>>

<file path="src/rtl/gmw_pkg.sv">
// Shared types and constants for the GPIO masked-write interrupt unit.
`default_nettype none

package gmw_pkg;

    localparam int DATA_W       = 32;
    localparam int HALF_W       = 16;
    localparam int NUM_PINS_DEF = 32;
    localparam int CFG_IDX_W    = 3;

    typedef enum logic [1:0] {
        ACT_READ   = 2'd0,
        ACT_WRITE  = 2'd1,
        ACT_SAMPLE = 2'd2,
        ACT_NOP    = 2'd3
    } t_action;

    typedef enum logic [3:0] {
        REG_PENDING = 4'd0,
        REG_PINS    = 4'd1,
        REG_OUT     = 4'd2,
        REG_OUT_LO  = 4'd3,
        REG_OUT_HI  = 4'd4,
        REG_OE      = 4'd5,
        REG_OE_LO   = 4'd6,
        REG_OE_HI   = 4'd7
    } t_reg_sel;

    typedef enum logic [CFG_IDX_W-1:0] {
        CFG_IRQ_ENABLE  = 3'd0,
        CFG_TRIG_RISE   = 3'd1,
        CFG_TRIG_FALL   = 3'd2,
        CFG_TRIG_LVL_HI = 3'd3,
        CFG_TRIG_LVL_LO = 3'd4
    } t_cfg_idx;

    typedef struct packed {
        logic [DATA_W-1:0] irq_enable;
        logic [DATA_W-1:0] trig_rising;
        logic [DATA_W-1:0] trig_falling;
        logic [DATA_W-1:0] trig_level_high;
        logic [DATA_W-1:0] trig_level_low;
    } t_cfg;

    typedef struct packed {
        logic [DATA_W-1:0] read_data;
        logic [DATA_W-1:0] out_value;
        logic [DATA_W-1:0] out_enable;
        logic [DATA_W-1:0] irq_lines;
        logic              bad_register;
    } t_rsp;

endpackage

`default_nettype wire

</file>
<file path="src/rtl/gmw_req_if.sv">
// Request channel: bus access or pin sample, valid/ready handshake.
`default_nettype none

interface gmw_req_if;
    logic        valid;
    logic        ready;
    logic [1:0]  action;
    logic [3:0]  reg_select;
    logic [31:0] write_data;
    logic [31:0] pins_in;

    modport source (output valid, action, reg_select, write_data, pins_in, input ready);
    modport sink   (input valid, action, reg_select, write_data, pins_in, output ready);
endinterface

`default_nettype wire

</file>
<file path="src/rtl/gmw_rsp_if.sv">
// Result channel: read data and output/interrupt status, valid/ready handshake.
`default_nettype none

interface gmw_rsp_if;
    logic        valid;
    logic        ready;
    logic [31:0] read_data;
    logic [31:0] out_value;
    logic [31:0] out_enable;
    logic [31:0] irq_lines;
    logic        bad_register;

    modport source (output valid, read_data, out_value, out_enable, irq_lines, bad_register,
                    input ready);
    modport sink   (input valid, read_data, out_value, out_enable, irq_lines, bad_register,
                    output ready);
endinterface

`default_nettype wire

</file>
<file path="src/rtl/gmw_cfg.sv">
// Interrupt enable and trigger configuration registers.
`default_nettype none

module gmw_cfg
    import gmw_pkg::*;
(
    input  wire                 i_clk,
    input  wire                 i_rst_n,
    input  wire                 i_we,
    input  wire [CFG_IDX_W-1:0] i_index,
    input  wire [DATA_W-1:0]    i_data,
    output t_cfg                o_cfg
);

    t_cfg r_cfg;
    t_cfg n_cfg;

    always_comb begin
        n_cfg = r_cfg;
        if (i_we) begin
            case (t_cfg_idx'(i_index))
                CFG_IRQ_ENABLE:  n_cfg.irq_enable      = i_data;
                CFG_TRIG_RISE:   n_cfg.trig_rising     = i_data;
                CFG_TRIG_FALL:   n_cfg.trig_falling    = i_data;
                CFG_TRIG_LVL_HI: n_cfg.trig_level_high = i_data;
                CFG_TRIG_LVL_LO: n_cfg.trig_level_low  = i_data;
                default:         n_cfg = r_cfg;
            endcase
        end
    end

    always_ff @(posedge i_clk) begin
        if (!i_rst_n) begin
            r_cfg <= '0;
        end else begin
            r_cfg <= n_cfg;
        end
    end

    assign o_cfg = r_cfg;

endmodule

`default_nettype wire

</file>
<file path="src/rtl/gmw_dp.sv">
// GPIO state registers with next-state and result logic for one request.
`default_nettype none

module gmw_dp
    import gmw_pkg::*;
#(
    parameter int NUM_PINS = NUM_PINS_DEF
) (
    input  wire              i_clk,
    input  wire              i_rst_n,
    input  wire              i_fire,
    input  wire [1:0]        i_action,
    input  wire [3:0]        i_reg_select,
    input  wire [DATA_W-1:0] i_write_data,
    input  wire [DATA_W-1:0] i_pins_in,
    input  t_cfg             i_cfg,
    output t_rsp             o_rsp
);

    logic [NUM_PINS-1:0] r_pin_level, n_pin_level;
    logic [NUM_PINS-1:0] r_drive_value, n_drive_value;
    logic [NUM_PINS-1:0] r_drive_enable, n_drive_enable;
    logic [NUM_PINS-1:0] r_pending, n_pending;

    logic [DATA_W-1:0]   dv_ext, de_ext;
    logic [DATA_W-1:0]   sel_lo, val_lo, sel_hi, val_hi;
    logic [DATA_W-1:0]   dv_lo, dv_hi, de_lo, de_hi;
    logic [NUM_PINS-1:0] now, hits;
    logic [DATA_W-1:0]   rd;
    logic                bad;
    logic                sel_ok;

    assign dv_ext = DATA_W'(r_drive_value);
    assign de_ext = DATA_W'(r_drive_enable);

    // masked half writes: mask in upper half of the data, values in lower half
    assign sel_lo = {{HALF_W{1'b0}}, i_write_data[DATA_W-1:HALF_W]};
    assign val_lo = {{HALF_W{1'b0}}, i_write_data[HALF_W-1:0]};
    assign sel_hi = {i_write_data[DATA_W-1:HALF_W], {HALF_W{1'b0}}};
    assign val_hi = {i_write_data[HALF_W-1:0], {HALF_W{1'b0}}};

    assign dv_lo = (dv_ext & ~sel_lo) | (val_lo & sel_lo);
    assign dv_hi = (dv_ext & ~sel_hi) | (val_hi & sel_hi);
    assign de_lo = (de_ext & ~sel_lo) | (val_lo & sel_lo);
    assign de_hi = (de_ext & ~sel_hi) | (val_hi & sel_hi);

    assign now  = i_pins_in[NUM_PINS-1:0];
    assign hits = (~r_pin_level & now & i_cfg.trig_rising[NUM_PINS-1:0])
                | (r_pin_level & ~now & i_cfg.trig_falling[NUM_PINS-1:0])
                | (now & i_cfg.trig_level_high[NUM_PINS-1:0])
                | (~now & i_cfg.trig_level_low[NUM_PINS-1:0]);

    assign sel_ok = (i_reg_select <= 4'(REG_OE_HI));

    always_comb begin
        n_pin_level    = r_pin_level;
        n_drive_value  = r_drive_value;
        n_drive_enable = r_drive_enable;
        n_pending      = r_pending;
        rd             = '0;
        bad            = 1'b0;
        case (t_action'(i_action))
            ACT_READ: begin
                bad = !sel_ok;
                case (t_reg_sel'(i_reg_select))
                    REG_PENDING: rd = DATA_W'(r_pending);
                    REG_PINS:    rd = DATA_W'(r_pin_level);
                    REG_OUT:     rd = dv_ext;
                    REG_OUT_LO:  rd = {{HALF_W{1'b0}}, dv_ext[HALF_W-1:0]};
                    REG_OUT_HI:  rd = {{HALF_W{1'b0}}, dv_ext[DATA_W-1:HALF_W]};
                    REG_OE:      rd = de_ext;
                    REG_OE_LO:   rd = {{HALF_W{1'b0}}, de_ext[HALF_W-1:0]};
                    REG_OE_HI:   rd = {{HALF_W{1'b0}}, de_ext[DATA_W-1:HALF_W]};
                    default:     rd = '0;
                endcase
            end
            ACT_WRITE: begin
                bad = !sel_ok;
                case (t_reg_sel'(i_reg_select))
                    REG_PENDING: n_pending      = r_pending & ~i_write_data[NUM_PINS-1:0];
                    REG_OUT:     n_drive_value  = i_write_data[NUM_PINS-1:0];
                    REG_OUT_LO:  n_drive_value  = dv_lo[NUM_PINS-1:0];
                    REG_OUT_HI:  n_drive_value  = dv_hi[NUM_PINS-1:0];
                    REG_OE:      n_drive_enable = i_write_data[NUM_PINS-1:0];
                    REG_OE_LO:   n_drive_enable = de_lo[NUM_PINS-1:0];
                    REG_OE_HI:   n_drive_enable = de_hi[NUM_PINS-1:0];
                    default:     n_pending      = r_pending;
                endcase
            end
            ACT_SAMPLE: begin
                n_pending   = r_pending | hits;
                n_pin_level = now;
            end
            default: begin
                n_pending = r_pending;
            end
        endcase
    end

    always_ff @(posedge i_clk) begin
        if (!i_rst_n) begin
            r_pin_level    <= '0;
            r_drive_value  <= '0;
            r_drive_enable <= '0;
            r_pending      <= '0;
        end else if (i_fire) begin
            r_pin_level    <= n_pin_level;
            r_drive_value  <= n_drive_value;
            r_drive_enable <= n_drive_enable;
            r_pending      <= n_pending;
        end
    end

    assign o_rsp.read_data    = rd;
    assign o_rsp.out_value    = DATA_W'(n_drive_value);
    assign o_rsp.out_enable   = DATA_W'(n_drive_enable);
    assign o_rsp.irq_lines    = DATA_W'(n_pending & i_cfg.irq_enable[NUM_PINS-1:0]);
    assign o_rsp.bad_register = bad;

endmodule

`default_nettype wire

</file>
<file path="src/rtl/gpio_masked_write_irq_unit.sv">
// GPIO register block: masked output writes and edge/level interrupts (top level).
// Takes one request per clock unless results back up: bus read, bus write, pin
// sample or no-op. A request is held in an input register, processed against the
// GPIO state and its result placed in an output register, so the result is valid
// after the request has passed the input register and the result the output
// register; throughput is one request per cycle while results are taken; when a
// result waits, the input register holds one more request and then the input
// stalls until the result is taken. Pending interrupt bits are cleared by writing
// 1s to the pending register. Configuration writes take effect on the next clock.
`default_nettype none

module gpio_masked_write_irq_unit
    import gmw_pkg::*;
#(
    parameter int NUM_PINS = NUM_PINS_DEF
) (
    input  wire                 i_clk,
    input  wire                 i_rst_n,
    gmw_req_if.sink             i_req,
    gmw_rsp_if.source           o_rsp,
    input  wire                 i_cfg_we,
    input  wire [CFG_IDX_W-1:0] i_cfg_index,
    input  wire [DATA_W-1:0]    i_cfg_data
);

    logic              r_in_vld;
    logic [1:0]        r_in_action;
    logic [3:0]        r_in_reg_select;
    logic [DATA_W-1:0] r_in_write_data;
    logic [DATA_W-1:0] r_in_pins_in;
    logic              r_out_vld;
    t_rsp              r_out;

    t_cfg cfg;
    t_rsp rsp;
    logic adv;
    logic fire;
    logic take;

    assign adv  = !r_out_vld || o_rsp.ready;
    assign fire = r_in_vld && adv;
    assign i_req.ready = !r_in_vld || adv;
    assign take = i_req.valid && i_req.ready;

    gmw_cfg u_cfg (
        .i_clk   (i_clk),
        .i_rst_n (i_rst_n),
        .i_we    (i_cfg_we),
        .i_index (i_cfg_index),
        .i_data  (i_cfg_data),
        .o_cfg   (cfg)
    );

    gmw_dp #(
        .NUM_PINS (NUM_PINS)
    ) u_dp (
        .i_clk        (i_clk),
        .i_rst_n      (i_rst_n),
        .i_fire       (fire),
        .i_action     (r_in_action),
        .i_reg_select (r_in_reg_select),
        .i_write_data (r_in_write_data),
        .i_pins_in    (r_in_pins_in),
        .i_cfg        (cfg),
        .o_rsp        (rsp)
    );

    always_ff @(posedge i_clk) begin
        if (!i_rst_n) begin
            r_in_vld  <= 1'b0;
            r_out_vld <= 1'b0;
        end else begin
            if (i_req.ready) begin
                r_in_vld <= i_req.valid;
            end
            if (adv) begin
                r_out_vld <= r_in_vld;
            end
        end
    end

    always_ff @(posedge i_clk) begin
        if (take) begin
            r_in_action     <= i_req.action;
            r_in_reg_select <= i_req.reg_select;
            r_in_write_data <= i_req.write_data;
            r_in_pins_in    <= i_req.pins_in;
        end
        if (fire) begin
            r_out <= rsp;
        end
    end

    assign o_rsp.valid        = r_out_vld;
    assign o_rsp.read_data    = r_out.read_data;
    assign o_rsp.out_value    = r_out.out_value;
    assign o_rsp.out_enable   = r_out.out_enable;
    assign o_rsp.irq_lines    = r_out.irq_lines;
    assign o_rsp.bad_register = r_out.bad_register;

    a_fire_gives_result: assert property (@(posedge i_clk) disable iff (!i_rst_n)
        fire |=> r_out_vld)
        else $error("processed request produced no result");

    a_stall_keeps_req: assert property (@(posedge i_clk) disable iff (!i_rst_n)
        (r_in_vld && !adv) |=> (r_in_vld && $stable(r_in_write_data)))
        else $error("held request lost during output stall");

    a_ready_when_empty: assert property (@(posedge i_clk) disable iff (!i_rst_n)
        !r_out_vld |-> i_req.ready)
        else $error("input stalled with empty result register");

    a_irq_masked: assert property (@(posedge i_clk) disable iff (!i_rst_n)
        r_out_vld |-> ((r_out.irq_lines & ~cfg.irq_enable) == '0))
        else $error("interrupt line raised on a disabled pin");

endmodule

`default_nettype wire

</file>
<file path="src/flat_wrapper.sv">
// flat-port wrapper written by rule: the top's interface ports become plain ports
module gpio_masked_write_irq_unit_flat import gmw_pkg::*;
#(
    parameter int NUM_PINS = NUM_PINS_DEF
)
  (i_clk, i_rst_n, i_cfg_we, i_cfg_index, i_cfg_data, i_req_valid, i_req_action, i_req_reg_select, i_req_write_data, i_req_pins_in, i_req_ready, o_rsp_valid, o_rsp_read_data, o_rsp_out_value, o_rsp_out_enable, o_rsp_irq_lines, o_rsp_bad_register, o_rsp_ready);
  gmw_req_if i_req_i ();
  gmw_rsp_if o_rsp_i ();
  input  wire i_clk;
  input  wire i_rst_n;
  input  wire i_cfg_we;
  input  wire [CFG_IDX_W-1:0] i_cfg_index;
  input  wire [DATA_W-1:0] i_cfg_data;
  input wire logic [$bits(i_req_i.valid)-1:0] i_req_valid;
  input wire logic [$bits(i_req_i.action)-1:0] i_req_action;
  input wire logic [$bits(i_req_i.reg_select)-1:0] i_req_reg_select;
  input wire logic [$bits(i_req_i.write_data)-1:0] i_req_write_data;
  input wire logic [$bits(i_req_i.pins_in)-1:0] i_req_pins_in;
  output wire logic [$bits(i_req_i.ready)-1:0] i_req_ready;
  output wire logic [$bits(o_rsp_i.valid)-1:0] o_rsp_valid;
  output wire logic [$bits(o_rsp_i.read_data)-1:0] o_rsp_read_data;
  output wire logic [$bits(o_rsp_i.out_value)-1:0] o_rsp_out_value;
  output wire logic [$bits(o_rsp_i.out_enable)-1:0] o_rsp_out_enable;
  output wire logic [$bits(o_rsp_i.irq_lines)-1:0] o_rsp_irq_lines;
  output wire logic [$bits(o_rsp_i.bad_register)-1:0] o_rsp_bad_register;
  input wire logic [$bits(o_rsp_i.ready)-1:0] o_rsp_ready;
  assign i_req_i.valid = i_req_valid;
  assign i_req_i.action = i_req_action;
  assign i_req_i.reg_select = i_req_reg_select;
  assign i_req_i.write_data = i_req_write_data;
  assign i_req_i.pins_in = i_req_pins_in;
  assign i_req_ready = i_req_i.ready;
  assign o_rsp_valid = o_rsp_i.valid;
  assign o_rsp_read_data = o_rsp_i.read_data;
  assign o_rsp_out_value = o_rsp_i.out_value;
  assign o_rsp_out_enable = o_rsp_i.out_enable;
  assign o_rsp_irq_lines = o_rsp_i.irq_lines;
  assign o_rsp_bad_register = o_rsp_i.bad_register;
  assign o_rsp_i.ready = o_rsp_ready;
  gpio_masked_write_irq_unit #(.NUM_PINS(NUM_PINS)) u_core (.i_clk(i_clk), .i_rst_n(i_rst_n), .i_req(i_req_i), .o_rsp(o_rsp_i), .i_cfg_we(i_cfg_we), .i_cfg_index(i_cfg_index), .i_cfg_data(i_cfg_data));
endmodule
</file>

<<

Please give the number of lines above that include the string "handshake", with nothing added.

**Response to the exercise**
2